Background: High dose chemotherapy (HDT) with autologous stem cell support (ASCT) has been proven effective in relapsed/refractory DLBCL, who are sensitive to salvage chemotherapy. The salvage regimen IDEA was previously reported as effective (ORR; 67.6%) and feasible to mobilize PBSCs (77.8%). (Nishimori et al. Antican Res 2009) The interim analysis of this phase II trial addressing safety and efficacy was presented in ESMO 2014. Herein, we report final results of the survival analysis. Method(s): This study includes pts aged 18-65 years with primary refractory or first relapse CD20+ DLBCL after R-CHOP. The R-IDEA regimen consisits of R 375mg/m2 on day 1, IFO 1.3g/m2, ETP 150mg/m2 on days 2-4, Dex 33mg IV on days 2-5 and Ara-C 750mg/m2 twice daily on days 3-4. R-IDEA was administered every 21 days for a total of 3 cycles. PBSCs were harvested after cycle 3. HDT regimen was based on institutional preference. Primary endpoint was mobilization adjusted response rate (MARR; [CR] + [PR] - mobilization failure). Secondary endpoints included 2-year overall survival (OS), 2-year progression-free survival (PFS), transplanted rate, mobilization efficiency and toxicity. Result(s): 20 pts were enrolled (median age 59.5, range 42-65; M:F ratio 11:9). 17 pts were enrolled after first relapse and three were refractory to first line chemotherapy. Five pts relapsed within 1 year after diagnosis. The most frequent grade 3/4 adverse events were neutropenia, thrombocytopenia, anemia and febrile neutropenia. After completion of R-IDEA chemotherapy, seven pts achieved CR, five PR, one had SD, seven had PD. The median CD34+ cell count was 2.6 million/kg (0.17-43.7) and median number of apheresis days was two. In 12 sensitive relapsed pts, two failed to mobilization, for a MARR of 50% (10/20).
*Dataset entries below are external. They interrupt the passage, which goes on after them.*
`config.mk`:
```
export PLATFORM = sky130hd
export DESIGN_NAME = sr_excitation_driver
export DESIGN_NICKNAME = d
export VERILOG_FILES = /design/src/rtl/sr_excitation_driver.sv
export SDC_FILE = /design/constraint.sdc
export NUM_CORES = 1
export LEC_CHECK = 0
export CORE_ASPECT_RATIO = 0.75
export CORE_MARGIN = 1
export CORE_UTILIZATION = 40
export CTS_CLUSTER_DIAMETER = 80
export CTS_CLUSTER_SIZE = 25
export DETAILED_ROUTE_END_ITERATION = 12
export PLACE_DENSITY_LB_ADDON = 0.1
export SYNTH_ARGS = -nofsm -noshare
export SYNTH_HDL_FRONTEND = slang
export SYNTH_SLANG_ARGS = --single-unit
```
`constraint.sdc`:
```
create_clock -name clk -period 1.6 [get_ports clk]
set_input_delay 0.24 -clock clk [delete_from_list [all_inputs] [get_ports clk]]
set_output_delay 0.24 -clock clk [all_outputs]
set_load 0.01 [all_outputs]
```
--- config.mk ---
export PLATFORM = sky130hd
export DESIGN_NAME = fetch_pc_unit
export DESIGN_NICKNAME = d
export VERILOG_FILES = /design/src/rtl/fetch_pc_unit.sv
export SDC_FILE = /design/constraint.sdc
export NUM_CORES = 1
export LEC_CHECK = 0
export ABC_AREA = 1
export CELL_PAD_IN_SITES_DETAIL_PLACEMENT = 1
export CELL_PAD_IN_SITES_GLOBAL_PLACEMENT = 2
export CORE_MARGIN = 2
export CORE_UTILIZATION = 28
export DETAILED_ROUTE_END_ITERATION = 6
export PLACE_DENSITY_LB_ADDON = 0.3
export SYNTH_ARGS = -nofsm -noshare
export SYNTH_HDL_FRONTEND = slang
export SYNTH_SLANG_ARGS = --single-unit
--- constraint.sdc ---
create_clock -name clk -period 4.8 [get_ports clk]
set_input_delay 1.44 -clock clk [delete_from_list [all_inputs] [get_ports clk]]
set_output_delay 1.44 -clock clk [all_outputs]
set_load 0.03 [all_outputs]
--- src/rtl/fetch_pc_unit.sv ---
// Instruction fetch stage: owns the PC, issues instruction-memory requests and fills the IF/ID register.
// A one-entry skip buffer catches a word that returns while decode is stalled.
module fetch_pc_unit #(
    parameter logic [31:0] RESET_PC = 32'h0000_0000
) (
    input  logic        clk,
    input  logic        rst_n,
    input  logic        stall,
    input  logic        branch_taken,
    input  logic [31:0] branch_target,
    input  logic [31:0] branch_pc,
    input  logic        jump,
    input  logic [25:0] jump_index,
    input  logic        halt,
    output logic        imem_req,
    output logic [31:0] imem_addr,
    input  logic        imem_ready,
    input  logic [31:0] imem_rdata,
    output logic        if_id_valid,
    output logic [31:0] if_id_instr,
    output logic [31:0] if_id_pc,
    output logic [31:0] fetch_count
);

    typedef enum logic [1:0] {
        FETCH  = 2'd0,
        HOLD   = 2'd1,
        HALTED = 2'd2
    } state_t;

    state_t      state_q;
    logic [31:0] pc_q;
    logic        if_id_valid_q;
    logic [31:0] if_id_instr_q;
    logic [31:0] if_id_pc_q;
    logic [31:0] buf_instr_q;
    logic [31:0] buf_pc_q;
    logic [31:0] fetch_count_q;

    logic [31:0] bpc_plus4;
    logic [31:0] redirect_pc;
    logic        redirect;

    // Branch wins over jump when both arrive in the same cycle.
    assign bpc_plus4   = branch_pc + 32'd4;
    assign redirect    = branch_taken || jump;
    assign redirect_pc = branch_taken ? (bpc_plus4 + branch_target)
                                      : {bpc_plus4[31:28], jump_index, 2'b00};

    always_ff @(posedge clk) begin
        if (!rst_n) begin
            state_q       <= FETCH;
            pc_q          <= RESET_PC;
            if_id_valid_q <= 1'b0;
            if_id_instr_q <= 32'd0;
            if_id_pc_q    <= 32'd0;
            buf_instr_q   <= 32'd0;
            buf_pc_q      <= 32'd0;
            fetch_count_q <= 32'd0;
        end else if (halt) begin
            state_q       <= HALTED;
            if_id_valid_q <= 1'b0;
        end else if (redirect && (state_q != HALTED)) begin
            // Any word returning this cycle belongs to the wrong path and is dropped.
            state_q       <= FETCH;
            pc_q          <= redirect_pc;
            if_id_valid_q <= 1'b0;
            buf_instr_q   <= 32'd0;
            buf_pc_q      <= 32'd0;
        end else begin
            case (state_q)
                FETCH: begin
                    if (imem_ready) begin
                        pc_q <= pc_q + 32'd4;
                        if (stall) begin
                            buf_instr_q <= imem_rdata;
                            buf_pc_q    <= pc_q;
                            state_q     <= HOLD;
                        end else begin
                            if_id_valid_q <= 1'b1;
                            if_id_instr_q <= imem_rdata;
                            if_id_pc_q    <= pc_q;
                            fetch_count_q <= fetch_count_q + 32'd1;
                        end
                    end
                end
                HOLD: begin
                    if (!stall) begin
                        if_id_valid_q <= 1'b1;
                        if_id_instr_q <= buf_instr_q;
                        if_id_pc_q    <= buf_pc_q;
                        fetch_count_q <= fetch_count_q + 32'd1;
                        state_q       <= FETCH;
                    end
                end
                HALTED: begin
                end
                default: begin
                    state_q <= HALTED;
                end
            endcase
        end
    end

    assign imem_req    = (state_q == FETCH);
    assign imem_addr   = pc_q;
    assign if_id_valid = if_id_valid_q;
    assign if_id_instr = if_id_instr_q;
    assign if_id_pc    = if_id_pc_q;
    assign fetch_count = fetch_count_q;

endmodule

==> Yosys cells after proc, flatten, opt, wreduce, memory -nomap -nowiden <==
Index checks and enable logic that the tools add are counted.
{ "totals": {"elab_cells": 75, "reg_bits": 195} }
{ "classes": {"n_eq_ne": 11, "n_addsub": 4, "bitwise_logic": 4, "mux": 32, "n_reduce_logical": 15} }
{ "ops": {"columns": ["op", "n"], "rows": [
  ["two-way mux 32 bit", 20],
  ["case mux 32 bit (2 select lines)", 3],
  ["adder 32 x 3 -> 32 bit, second input constant", 2],
  ["adder 32 x 1 -> 32 bit, second input constant", 1],
  ["adder 32 bit", 1],
  ["AND reduction 4 bit", 4],
  ["two-way mux 2 bit", 5],
  ["!= test 2 bit, second input constant", 4],
  ["nonzero test 2 bit", 4],
  ["case mux 2 bit (3 select lines)", 1],
  ["AND reduction 6 bit", 1],
  ["!= test 4 x 2 -> 1 bit, second input constant", 1],
  ["!= test 4 x 3 -> 1 bit, second input constant", 1],
  ["!= test 4 bit, second input constant", 1],
  ["inverter 1 bit", 4],
  ["!= test 3 bit, second input constant", 1],
  ["AND reduction 3 bit", 1],
  ["OR reduction 3 bit", 1],
  ["== test 2 x 1 -> 1 bit, second input constant", 1],
  ["== test 2 bit, second input constant", 1],
  ["logical NOT 2 bit", 1],
  ["two-way mux 1 bit", 2],
  ["!= test 2 x 1 -> 1 bit, second input constant", 1],
  ["case mux 1 bit (2 select lines)", 1],
  ["other kinds (3)", 3]
]} }

==> Logic depth before layout (Yosys ltp) <==
{ "depth": {"ltp_word": 5, "depth_mapped": 26, "mapped_depth_nobuf": 26} }

==> Worst setup path after synthesis <==
Ideal clock, no wire load.
{ "synth_path": {"path_type": "input-to-reg", "start": "input branch_pc[2]", "end": "register pc_q[31] (netlist: imem_addr[31])", "t_arrival_ps": 3922, "path_slack_ps": 769, "path_buffers": 0, "required_time_ps": 4691, "setup_time_ps": 109, "cell_stages": 24, "path_cell_list": "ha_1 -> nand2_1 -> nor2_1 -> inv_1 -> nor4_1 -> nand4_1 -> nor2_1 -> nand2_1 -> xor2_1 -> inv_1 -> ha_1 -> nand2_1 -> inv_1 -> nand3_1 -> nor3_1 -> nand2_1 -> nand2_1 -> inv_1 -> nand2_1 -> nand3_1 -> nand2_1 -> nand3_1 -> nand2_1 -> inv_1"} }
{ "synth_between": {"elab_chain_cells": 4} }
{ "synth_rtl": {"columns": ["element", "line_no", "rtl"], "rows": [
  ["from (decl)", "11", "input logic [31:0] branch_pc,"],
  ["adder 32 x 3 -> 32 bit *", "45", "assign bpc_plus4 = branch_pc + 32'd4;"],
  ["adder 32 bit", "47", "assign redirect_pc = branch_taken ? (bpc_plus4 + branch_target)"],
  ["two-way mux 32 bit *", "47", null],
  ["two-way mux 32 bit *", "63", "end else if (redirect && (state_q != HALTED)) begin"],
  ["to (signal assigned)", "66", "pc_q <= redirect_pc;"],
  ["to (signal assigned)", "74", "pc_q <= pc_q + 32'd4;"],
  ["to (decl)", "32", "logic [31:0] pc_q;"]
]} }
Mark *: on every way between the ends. The rest lies on a longest branch, timed or not.
A chain may end at the register's enable or synchronous reset.

==> Worst setup path after layout <==
{ "layout_path": {"start": "input branch_pc[2]", "end": "register pc_q[24] (netlist: imem_addr[24])"} }
{ "layout_between": {"elab_chain_cells": 4} }
{ "layout_rtl": {"columns": ["element", "line_no"], "rows": [
  ["adder 32 x 3 -> 32 bit", "45"],
  ["adder 32 bit", "47"],
  ["two-way mux 32 bit", "47"],
  ["two-way mux 32 bit", "63"]
]} }
Every way passes these cells.

==> run summary <==
post-synthesis cell count: 1838
max-slew violations: 0
die area: 44900 µm²
total power: 4.48 mW
PwrDens: 277 nW/µm²
final WL: 47.7 mm
post-synthesis mux area share: 0%
Placer Congestion: 0.895
clk sinks: 195
Worst Tran Pin Value: 0.838 ns
Cell Area, Synth: 12100 µm²
largest family of logic cells by synthesized area: simple AND/OR/NAND/NOR gates
WS Path Type: in2reg
max_cap viols: 0
Setup Skew: 0.0137 ns
Clock Latency Late Sink: 0.46 ns
Cell variety after synth: 47
worst hold path class: reg2reg
crit path launch type: primary input
Mapped Nets: 2008
fin worst setup slack: 0.344 ns
H-tree depth: 4
Max Root-Sink Buffers: 2
Via Count: 13.1k
nets: 2259
leakage: 6.30 nW
GRT overflow: 0
Finished Layout Cells: 2688
drc violations: 0
post-DR wirelength/cell: 17.8 µm
max-slew headroom at the worst pin: 44.2%
first-pass GRT wire length: 75.2 mm
most frequent cells in the layout: 293 x nor2_1, 293 x nand2_1, 256 x clkdlybuf4s50_1
worst vdd rail ir drop: 0.000259 V
port bufs: 258
post-synthesis adder-cell area fraction: 4.30%
Total GRT Usage: 21.4%
crit path time final: 4.46 ns
critical path endpoint category: flip-flop
Area Overhead vs Synth: 33.7%
Design Area, Final: 16200 µm²
total number of yosys warnings: 0
Starting Density: 28.2%
core area: 42900 µm²
Final ANT Viol Nets: 0
Post-Place Worst Slack: -0.241 ns
Hold Slack: 0.457 ns
Rows: 76
vias per cell: 4.88
clk slew on worst S/H paths: 0.08 ns
CP max FO: 4
clock buffer count from CTS: 17
RSZ-0062 raised after global routing: true
die height: 212 µm
arrival time at the worst endpoint: 4.81 ns
complex-gate fraction of the synthesized area: 20.0%
Setup Viol. Count Final: 0
drt first pass iters: 4
Boundary Pins: 259
largest net degree at the start of global routing: 74
Final Hold Fails: 0
Yosys reg bits: 195
R2R setup slack: 1.87 ns
CTS tree: yes
Post-DP Area: 15500 µm²
Post-Synth Simple-Gate Area: 28.4%
initial antenna violation count: 1
status: finished clean
CP required: 5.15 ns
initial drt markers: 472
DP Wirelength: 36.4 mm
sequential element share of the synthesized area: 32.3%
dpl cells: 2655
Syn Area/Cell: 6.58 µm²
share of layout cells above drive strength 1: 6.66%
die width: 212 µm
Max Clk Rate: 224 MHz
Root Buffer: clkbuf_16
Synth Area in XOR/XNOR: 4.92%
Final period util: 92.8%
vias in the first global route: 13.6k
==> per-layer routing <==
layer	share of wire (%)	vias to the layer above	GRT usage, %
met1	45	6309	26.5
li1	-	6585	-
met2	50	181	39.2
met3	2.9	32	3.07
met5	0	-	0
met4	1.3	0	4.71
==> worst max-delay path: stages <==
cell             delay, ns
clkdlybuf4s50_1       0.49
buf_4                 0.12
inv_1                 0.05
nor2_2                0.12
nand2_1               0.09
nor2_1                0.22
nand4_1               0.27
buf_4                 0.22
xor2_1                0.12
inv_1                 0.08
ha_1                  0.30
nand2_1               0.09
nor2_1                0.17
inv_1                 0.08
nor3_1                0.21
buf_4                 0.16
nand4_1               0.14
nand4_1               0.15
nand3_1               0.11
nand2_1               0.10
a21oi_1               0.06
==> state kept, by name (all words and copies together) (netlist names) <==
register,cells
if_id_instr,32
imem_addr,32
state_q,2
buf_pc_q,32
if_id_valid,1
fetch_count,32
buf_instr_q,32
if_id_pc,32
==> worst paths after layout <==
check | depth (start not counted) | end | start
max | 21 | imem_addr[24] | branch_pc[2]
min | 2 | buf_instr_q[30] | buf_instr_q[30]
max reg2reg | 10 | imem_addr[7] | state_q[0]
min reg2reg | 2 | buf_instr_q[30] | buf_instr_q[30]
==> where the power goes <==
| part | leakage (nW) | total [mW] | internal, mW | switching (mW) |
|---|---|---|---|---|
| sequential | 1.59 | 1.81 | 1.71 | 0.104 |
| clock | 0.299 | 1.54 | 0.837 | 0.708 |
| combinational | 4.41 | 1.12 | 0.433 | 0.689 |
| total | 6.30 | 4.48 | 2.98 | 1.50 |
==> cell usage after synthesis, drive strengths merged <==
cell type	instances	area, µm²
o21a	5	37.5
buf	23	118
and3	1	6.26
a31oi	12	75.1
fa	1	20.0
clkbuf	66	248
ha	40	500
or2	2	12.5
xnor2	17	149
nor3	38	210
a21oi	146	731
xor2	51	447
a21o	2	15.0
o211ai	3	22.5
and2	2	12.5
nor3b	1	7.51
a211oi	77	578
nand3b	1	7.51
nand2	300	1160
nand4	59	375
o221a	1	11.3
o21bai	9	67.6
o211a	1	10.0
a2111oi	1	8.76
nand3	70	370
nor2	302	1160
clkinv	1	3.75
o21ai	172	861
dfxtp	195	3900
inv	223	845
nor4	15	113
a221oi	1	8.76
==> per-stage QoR <==
| stage | util, % | TNS, ns |
|---|---|---|
| 2_1_floorplan | - | 0 |
| 3_3_place_gp | 36.2 | -0.193 |
| 3_5_place_dp | 36.2 | -1.27 |
| 4_1_cts | 37.7 | 0 |
| 5_1_grt | 37.7 | -0.000502 |
| 6_report | 37.7 | 0 |
==> what timing repair did <==
action	4_1_cts	5_1_grt
resized for setup	0	9
setup endpoints to repair	0	9
buffers inserted	0	0
hold endpoints to repair	0	0
hold buffers	0	0
==> cell type report <==
type	instances	area, µm²
multi-input combinational	1330	7030
antenna	1	2.50
timing repair buffer	321	3050
tap	585	732
sequential	195	3900
fill	5386	26700
clock inverter	15	194
clock buffer	17	425
inverter	224	848
==> cells by family (layout without fill, tap and decap cells) <==
logic type | count (synthesis) | count (layout)
AND/OR/NAND/NOR | 791 | 791
adder cells (fa/ha/maj) | 41 | 41
XOR/XNOR | 68 | 68
flip-flops | 195 | 195
other | 0 | 1
AO/OA/AOI/OAI | 430 | 430
buffers and inverters | 313 | 577
(Power assumes the default switching activity.)
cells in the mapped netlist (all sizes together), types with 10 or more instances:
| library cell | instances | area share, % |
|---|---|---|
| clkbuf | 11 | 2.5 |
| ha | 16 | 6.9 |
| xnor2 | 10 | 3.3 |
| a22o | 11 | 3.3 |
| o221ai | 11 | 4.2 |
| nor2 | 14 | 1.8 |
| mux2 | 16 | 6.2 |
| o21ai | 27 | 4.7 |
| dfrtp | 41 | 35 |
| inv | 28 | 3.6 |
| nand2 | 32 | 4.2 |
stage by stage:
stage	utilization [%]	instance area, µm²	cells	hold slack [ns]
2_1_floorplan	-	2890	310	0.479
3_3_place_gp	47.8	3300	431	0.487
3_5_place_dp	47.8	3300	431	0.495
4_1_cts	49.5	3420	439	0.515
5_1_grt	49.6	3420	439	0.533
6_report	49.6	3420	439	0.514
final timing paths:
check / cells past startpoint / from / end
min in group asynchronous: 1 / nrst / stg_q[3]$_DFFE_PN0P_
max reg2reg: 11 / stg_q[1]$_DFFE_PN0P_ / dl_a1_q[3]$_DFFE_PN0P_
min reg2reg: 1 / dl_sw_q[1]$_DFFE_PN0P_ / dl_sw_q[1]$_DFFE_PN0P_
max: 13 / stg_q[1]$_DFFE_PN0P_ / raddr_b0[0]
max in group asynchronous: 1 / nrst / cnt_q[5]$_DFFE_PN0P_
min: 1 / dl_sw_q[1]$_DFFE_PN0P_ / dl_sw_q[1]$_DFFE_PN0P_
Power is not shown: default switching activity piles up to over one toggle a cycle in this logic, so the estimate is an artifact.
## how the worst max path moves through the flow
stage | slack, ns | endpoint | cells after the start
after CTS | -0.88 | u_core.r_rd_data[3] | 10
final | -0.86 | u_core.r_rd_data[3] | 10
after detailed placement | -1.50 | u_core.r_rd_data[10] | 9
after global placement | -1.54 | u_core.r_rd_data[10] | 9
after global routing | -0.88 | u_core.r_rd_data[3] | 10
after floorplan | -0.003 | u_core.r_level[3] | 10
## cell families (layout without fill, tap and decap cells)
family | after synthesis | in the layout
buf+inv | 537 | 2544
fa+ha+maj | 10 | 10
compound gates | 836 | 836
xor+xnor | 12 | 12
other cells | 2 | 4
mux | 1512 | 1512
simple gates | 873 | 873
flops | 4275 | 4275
$ cat config.mk
export PLATFORM = sky130hd
export DESIGN_NAME = fir_tap_ctrl_flat
export DESIGN_NICKNAME = d
export VERILOG_FILES = /design/src/rtl/fir_tap_ctrl_if.sv /design/src/rtl/fir_tap_ctrl.sv /design/src/flat_wrapper.sv
export SDC_FILE = /design/constraint.sdc
export NUM_CORES = 1
export LEC_CHECK = 0
export CAP_MARGIN = 20
export CORE_MARGIN = 2
export CORE_UTILIZATION = 42
export CTS_CLUSTER_DIAMETER = 80
export DETAILED_ROUTE_END_ITERATION = 12
export PLACE_DENSITY = 0.67
export SLEW_MARGIN = 5
export SYNTH_ARGS = -nofsm -noshare
export SYNTH_HDL_FRONTEND = slang
export SYNTH_SLANG_ARGS = --single-unit
$ cat constraint.sdc
create_clock -name clk -period 4 [get_ports clk]
set_input_delay 1.2 -clock clk [delete_from_list [all_inputs] [get_ports clk]]
set_output_delay 1.2 -clock clk [all_outputs]
set_load 0.01 [all_outputs]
No patient of primary refractory or relapsed within 1 year after diagnosis achieved MARR. In total, 12 pts (10 pts with MARR, 1pt in SD and 1 pt in CR with CD34+ 1.5million/kg) received HDT/ASCT. The OS and PFS at two years was 38.5% and 29.2%, respectively. Conclusion(s): As previously reported in PARMA study and CORAL study, primary refractory and early relapsed DLBCL pts had an extremely poor prognosis. New treatment strategy seems to be warranted for the high risk pts.